Below are some records. Print exactly the lines between the one holding "cts_buffers = 17" and the one holding "dpl_worst_slack_ns = -0.149", inclusive, and nothing else.

Data for this task:
===============
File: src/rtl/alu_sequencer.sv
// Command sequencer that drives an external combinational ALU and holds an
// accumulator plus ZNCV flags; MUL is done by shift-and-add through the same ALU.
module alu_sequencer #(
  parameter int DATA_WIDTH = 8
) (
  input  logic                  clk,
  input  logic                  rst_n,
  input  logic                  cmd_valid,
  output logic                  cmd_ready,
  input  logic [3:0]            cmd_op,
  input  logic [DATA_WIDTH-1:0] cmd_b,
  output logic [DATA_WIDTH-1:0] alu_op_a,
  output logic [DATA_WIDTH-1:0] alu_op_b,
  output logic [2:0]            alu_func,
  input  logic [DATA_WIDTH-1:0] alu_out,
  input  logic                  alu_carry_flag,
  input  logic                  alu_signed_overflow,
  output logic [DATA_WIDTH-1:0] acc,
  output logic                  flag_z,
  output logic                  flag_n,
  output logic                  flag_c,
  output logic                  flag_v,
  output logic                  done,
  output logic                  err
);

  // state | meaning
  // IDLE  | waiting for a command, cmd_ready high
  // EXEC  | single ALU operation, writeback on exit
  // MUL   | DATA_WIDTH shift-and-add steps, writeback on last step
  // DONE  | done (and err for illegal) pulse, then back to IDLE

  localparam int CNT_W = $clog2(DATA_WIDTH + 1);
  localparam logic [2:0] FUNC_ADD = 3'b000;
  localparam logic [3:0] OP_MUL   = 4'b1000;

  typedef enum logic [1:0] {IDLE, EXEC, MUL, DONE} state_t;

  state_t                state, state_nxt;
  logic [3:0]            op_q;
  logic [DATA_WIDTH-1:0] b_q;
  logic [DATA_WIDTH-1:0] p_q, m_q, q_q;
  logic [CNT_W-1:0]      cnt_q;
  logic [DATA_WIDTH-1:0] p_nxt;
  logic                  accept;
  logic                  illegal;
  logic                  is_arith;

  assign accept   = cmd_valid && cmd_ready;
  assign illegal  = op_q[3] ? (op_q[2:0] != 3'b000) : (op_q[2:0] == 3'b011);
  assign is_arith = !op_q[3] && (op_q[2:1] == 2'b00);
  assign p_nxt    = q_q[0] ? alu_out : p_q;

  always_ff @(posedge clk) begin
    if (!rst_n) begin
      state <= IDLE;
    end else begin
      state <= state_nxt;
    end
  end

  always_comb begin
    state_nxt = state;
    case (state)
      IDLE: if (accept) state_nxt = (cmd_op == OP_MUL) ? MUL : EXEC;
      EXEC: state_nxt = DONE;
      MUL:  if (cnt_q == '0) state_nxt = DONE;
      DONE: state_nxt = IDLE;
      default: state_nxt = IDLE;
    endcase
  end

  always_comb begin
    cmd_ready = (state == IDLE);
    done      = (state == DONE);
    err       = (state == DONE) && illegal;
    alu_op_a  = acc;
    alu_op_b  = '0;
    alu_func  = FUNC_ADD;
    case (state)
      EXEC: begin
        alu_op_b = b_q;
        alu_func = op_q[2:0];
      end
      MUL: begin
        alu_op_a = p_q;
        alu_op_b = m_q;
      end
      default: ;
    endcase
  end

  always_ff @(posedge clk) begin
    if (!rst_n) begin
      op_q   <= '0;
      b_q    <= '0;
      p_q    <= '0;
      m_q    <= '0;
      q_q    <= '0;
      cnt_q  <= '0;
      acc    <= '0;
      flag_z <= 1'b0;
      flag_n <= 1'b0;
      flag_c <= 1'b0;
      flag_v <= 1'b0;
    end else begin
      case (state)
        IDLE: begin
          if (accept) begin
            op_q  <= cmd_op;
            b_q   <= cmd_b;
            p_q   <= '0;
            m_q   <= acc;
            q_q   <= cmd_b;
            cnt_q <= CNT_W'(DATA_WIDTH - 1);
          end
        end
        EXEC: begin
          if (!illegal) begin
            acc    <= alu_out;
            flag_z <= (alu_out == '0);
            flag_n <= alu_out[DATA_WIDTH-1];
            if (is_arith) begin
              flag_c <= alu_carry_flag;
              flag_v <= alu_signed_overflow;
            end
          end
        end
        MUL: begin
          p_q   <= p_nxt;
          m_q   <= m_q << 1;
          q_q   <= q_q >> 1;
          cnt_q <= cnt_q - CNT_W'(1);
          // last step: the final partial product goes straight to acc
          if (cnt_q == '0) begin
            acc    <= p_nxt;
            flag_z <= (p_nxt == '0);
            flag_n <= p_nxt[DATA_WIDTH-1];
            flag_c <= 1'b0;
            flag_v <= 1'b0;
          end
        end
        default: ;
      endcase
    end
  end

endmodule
===============
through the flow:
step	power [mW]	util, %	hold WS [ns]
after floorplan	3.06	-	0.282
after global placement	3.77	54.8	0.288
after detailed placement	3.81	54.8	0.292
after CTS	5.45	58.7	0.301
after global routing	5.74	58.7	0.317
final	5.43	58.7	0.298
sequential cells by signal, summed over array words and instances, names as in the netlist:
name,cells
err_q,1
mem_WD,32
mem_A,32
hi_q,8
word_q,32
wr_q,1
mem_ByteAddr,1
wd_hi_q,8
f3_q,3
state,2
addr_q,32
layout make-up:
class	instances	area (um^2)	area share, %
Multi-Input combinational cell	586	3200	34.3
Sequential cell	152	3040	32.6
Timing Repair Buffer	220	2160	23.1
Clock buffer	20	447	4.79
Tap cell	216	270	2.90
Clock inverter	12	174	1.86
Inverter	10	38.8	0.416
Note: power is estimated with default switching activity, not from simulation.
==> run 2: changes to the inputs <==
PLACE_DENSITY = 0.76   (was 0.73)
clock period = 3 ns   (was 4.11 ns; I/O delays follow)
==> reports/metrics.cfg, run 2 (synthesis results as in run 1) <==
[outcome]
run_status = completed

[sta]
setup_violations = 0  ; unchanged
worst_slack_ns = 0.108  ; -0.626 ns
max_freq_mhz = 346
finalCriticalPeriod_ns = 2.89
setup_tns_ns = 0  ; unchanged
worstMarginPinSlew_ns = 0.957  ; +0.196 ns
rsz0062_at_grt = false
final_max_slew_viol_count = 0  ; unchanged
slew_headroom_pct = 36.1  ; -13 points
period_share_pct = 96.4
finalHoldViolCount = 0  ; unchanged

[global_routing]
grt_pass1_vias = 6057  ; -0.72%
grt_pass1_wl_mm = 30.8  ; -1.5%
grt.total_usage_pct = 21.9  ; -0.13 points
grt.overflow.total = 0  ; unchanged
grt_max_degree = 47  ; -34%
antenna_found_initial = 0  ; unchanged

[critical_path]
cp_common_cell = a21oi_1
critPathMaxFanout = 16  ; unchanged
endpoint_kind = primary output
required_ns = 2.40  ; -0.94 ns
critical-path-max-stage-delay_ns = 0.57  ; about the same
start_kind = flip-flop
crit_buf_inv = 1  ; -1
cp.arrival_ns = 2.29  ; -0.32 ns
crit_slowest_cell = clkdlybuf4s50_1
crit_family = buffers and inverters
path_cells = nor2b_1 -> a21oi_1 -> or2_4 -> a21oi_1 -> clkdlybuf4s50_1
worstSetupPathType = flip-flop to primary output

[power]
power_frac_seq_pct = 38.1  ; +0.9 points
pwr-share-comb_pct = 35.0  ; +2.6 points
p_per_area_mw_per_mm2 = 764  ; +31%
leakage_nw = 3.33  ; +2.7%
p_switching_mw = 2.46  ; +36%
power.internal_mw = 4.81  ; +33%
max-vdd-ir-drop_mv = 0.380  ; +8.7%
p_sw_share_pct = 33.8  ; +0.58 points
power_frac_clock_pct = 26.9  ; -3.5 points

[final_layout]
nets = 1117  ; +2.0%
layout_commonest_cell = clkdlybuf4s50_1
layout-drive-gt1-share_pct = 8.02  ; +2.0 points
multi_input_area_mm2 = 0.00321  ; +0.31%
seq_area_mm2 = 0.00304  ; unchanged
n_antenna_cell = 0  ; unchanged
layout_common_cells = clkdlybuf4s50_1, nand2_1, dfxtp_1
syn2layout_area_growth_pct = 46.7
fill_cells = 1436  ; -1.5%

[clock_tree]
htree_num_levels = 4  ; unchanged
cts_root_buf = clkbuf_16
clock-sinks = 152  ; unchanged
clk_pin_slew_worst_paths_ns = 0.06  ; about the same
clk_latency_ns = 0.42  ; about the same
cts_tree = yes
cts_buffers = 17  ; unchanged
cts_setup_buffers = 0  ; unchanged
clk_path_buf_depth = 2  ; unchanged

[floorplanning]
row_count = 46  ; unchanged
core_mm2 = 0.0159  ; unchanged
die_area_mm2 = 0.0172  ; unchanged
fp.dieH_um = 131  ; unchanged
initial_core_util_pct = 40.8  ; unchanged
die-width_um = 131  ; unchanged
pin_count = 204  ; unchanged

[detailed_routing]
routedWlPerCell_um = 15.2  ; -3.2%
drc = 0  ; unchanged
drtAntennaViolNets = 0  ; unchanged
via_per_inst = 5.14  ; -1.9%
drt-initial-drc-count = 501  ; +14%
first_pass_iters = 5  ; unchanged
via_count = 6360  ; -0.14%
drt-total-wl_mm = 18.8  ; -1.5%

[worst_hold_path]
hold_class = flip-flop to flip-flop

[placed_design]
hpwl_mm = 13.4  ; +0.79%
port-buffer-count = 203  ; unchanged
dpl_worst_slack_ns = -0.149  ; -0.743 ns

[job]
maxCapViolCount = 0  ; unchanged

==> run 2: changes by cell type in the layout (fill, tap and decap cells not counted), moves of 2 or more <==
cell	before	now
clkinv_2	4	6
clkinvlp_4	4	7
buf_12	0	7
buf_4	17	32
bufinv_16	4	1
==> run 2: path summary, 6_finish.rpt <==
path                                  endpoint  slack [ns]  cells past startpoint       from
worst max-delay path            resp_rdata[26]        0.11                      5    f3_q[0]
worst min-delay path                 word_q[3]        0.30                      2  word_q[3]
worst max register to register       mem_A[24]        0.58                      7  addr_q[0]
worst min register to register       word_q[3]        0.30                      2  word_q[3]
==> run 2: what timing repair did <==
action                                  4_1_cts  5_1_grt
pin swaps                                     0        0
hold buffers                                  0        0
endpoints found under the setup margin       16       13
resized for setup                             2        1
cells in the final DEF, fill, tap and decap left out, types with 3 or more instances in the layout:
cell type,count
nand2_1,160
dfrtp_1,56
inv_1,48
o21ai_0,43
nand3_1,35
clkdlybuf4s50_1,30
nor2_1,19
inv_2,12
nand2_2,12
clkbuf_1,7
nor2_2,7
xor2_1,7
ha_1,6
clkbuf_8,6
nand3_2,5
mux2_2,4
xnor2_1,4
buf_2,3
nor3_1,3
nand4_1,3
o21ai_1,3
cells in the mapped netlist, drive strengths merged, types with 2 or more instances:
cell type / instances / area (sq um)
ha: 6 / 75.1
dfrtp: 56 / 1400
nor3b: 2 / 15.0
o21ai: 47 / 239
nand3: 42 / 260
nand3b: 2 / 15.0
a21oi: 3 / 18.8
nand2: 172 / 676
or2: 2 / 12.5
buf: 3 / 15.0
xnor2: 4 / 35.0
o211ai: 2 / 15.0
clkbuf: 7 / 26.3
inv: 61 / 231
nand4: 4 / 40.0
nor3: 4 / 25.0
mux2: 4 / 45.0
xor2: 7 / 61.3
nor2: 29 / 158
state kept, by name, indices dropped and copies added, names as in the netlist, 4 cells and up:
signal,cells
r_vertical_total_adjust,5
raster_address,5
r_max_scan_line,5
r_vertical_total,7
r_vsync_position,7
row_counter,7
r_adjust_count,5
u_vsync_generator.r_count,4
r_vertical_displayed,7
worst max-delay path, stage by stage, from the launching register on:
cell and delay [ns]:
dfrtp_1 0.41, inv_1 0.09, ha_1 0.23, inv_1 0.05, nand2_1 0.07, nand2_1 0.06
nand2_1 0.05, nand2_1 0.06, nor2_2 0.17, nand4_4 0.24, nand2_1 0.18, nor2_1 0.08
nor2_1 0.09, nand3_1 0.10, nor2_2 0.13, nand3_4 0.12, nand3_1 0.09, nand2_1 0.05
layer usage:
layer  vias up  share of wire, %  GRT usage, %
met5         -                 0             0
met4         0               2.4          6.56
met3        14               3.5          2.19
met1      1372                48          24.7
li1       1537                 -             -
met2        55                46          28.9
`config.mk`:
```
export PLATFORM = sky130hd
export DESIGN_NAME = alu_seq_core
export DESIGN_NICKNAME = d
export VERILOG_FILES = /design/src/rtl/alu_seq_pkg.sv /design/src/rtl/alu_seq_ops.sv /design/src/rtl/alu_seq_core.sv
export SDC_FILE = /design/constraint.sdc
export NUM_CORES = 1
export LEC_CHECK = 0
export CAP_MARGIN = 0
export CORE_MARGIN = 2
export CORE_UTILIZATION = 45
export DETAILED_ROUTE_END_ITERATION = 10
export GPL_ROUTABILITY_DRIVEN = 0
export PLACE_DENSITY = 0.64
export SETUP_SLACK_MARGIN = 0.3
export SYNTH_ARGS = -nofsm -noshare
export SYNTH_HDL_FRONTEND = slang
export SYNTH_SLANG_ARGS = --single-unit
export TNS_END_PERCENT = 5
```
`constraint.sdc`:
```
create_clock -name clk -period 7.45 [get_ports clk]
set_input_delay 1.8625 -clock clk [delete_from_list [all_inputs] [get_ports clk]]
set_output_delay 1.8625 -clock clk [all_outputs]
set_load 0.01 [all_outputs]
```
===============
Solution to the problem:
cts_buffers = 17  ; unchanged
cts_setup_buffers = 0  ; unchanged
clk_path_buf_depth = 2  ; unchanged

[floorplanning]
row_count = 46  ; unchanged
core_mm2 = 0.0159  ; unchanged
die_area_mm2 = 0.0172  ; unchanged
fp.dieH_um = 131  ; unchanged
initial_core_util_pct = 40.8  ; unchanged
die-width_um = 131  ; unchanged
pin_count = 204  ; unchanged

[detailed_routing]
routedWlPerCell_um = 15.2  ; -3.2%
drc = 0  ; unchanged
drtAntennaViolNets = 0  ; unchanged
via_per_inst = 5.14  ; -1.9%
drt-initial-drc-count = 501  ; +14%
first_pass_iters = 5  ; unchanged
via_count = 6360  ; -0.14%
drt-total-wl_mm = 18.8  ; -1.5%

[worst_hold_path]
hold_class = flip-flop to flip-flop

[placed_design]
hpwl_mm = 13.4  ; +0.79%
port-buffer-count = 203  ; unchanged
dpl_worst_slack_ns = -0.149  ; -0.743 ns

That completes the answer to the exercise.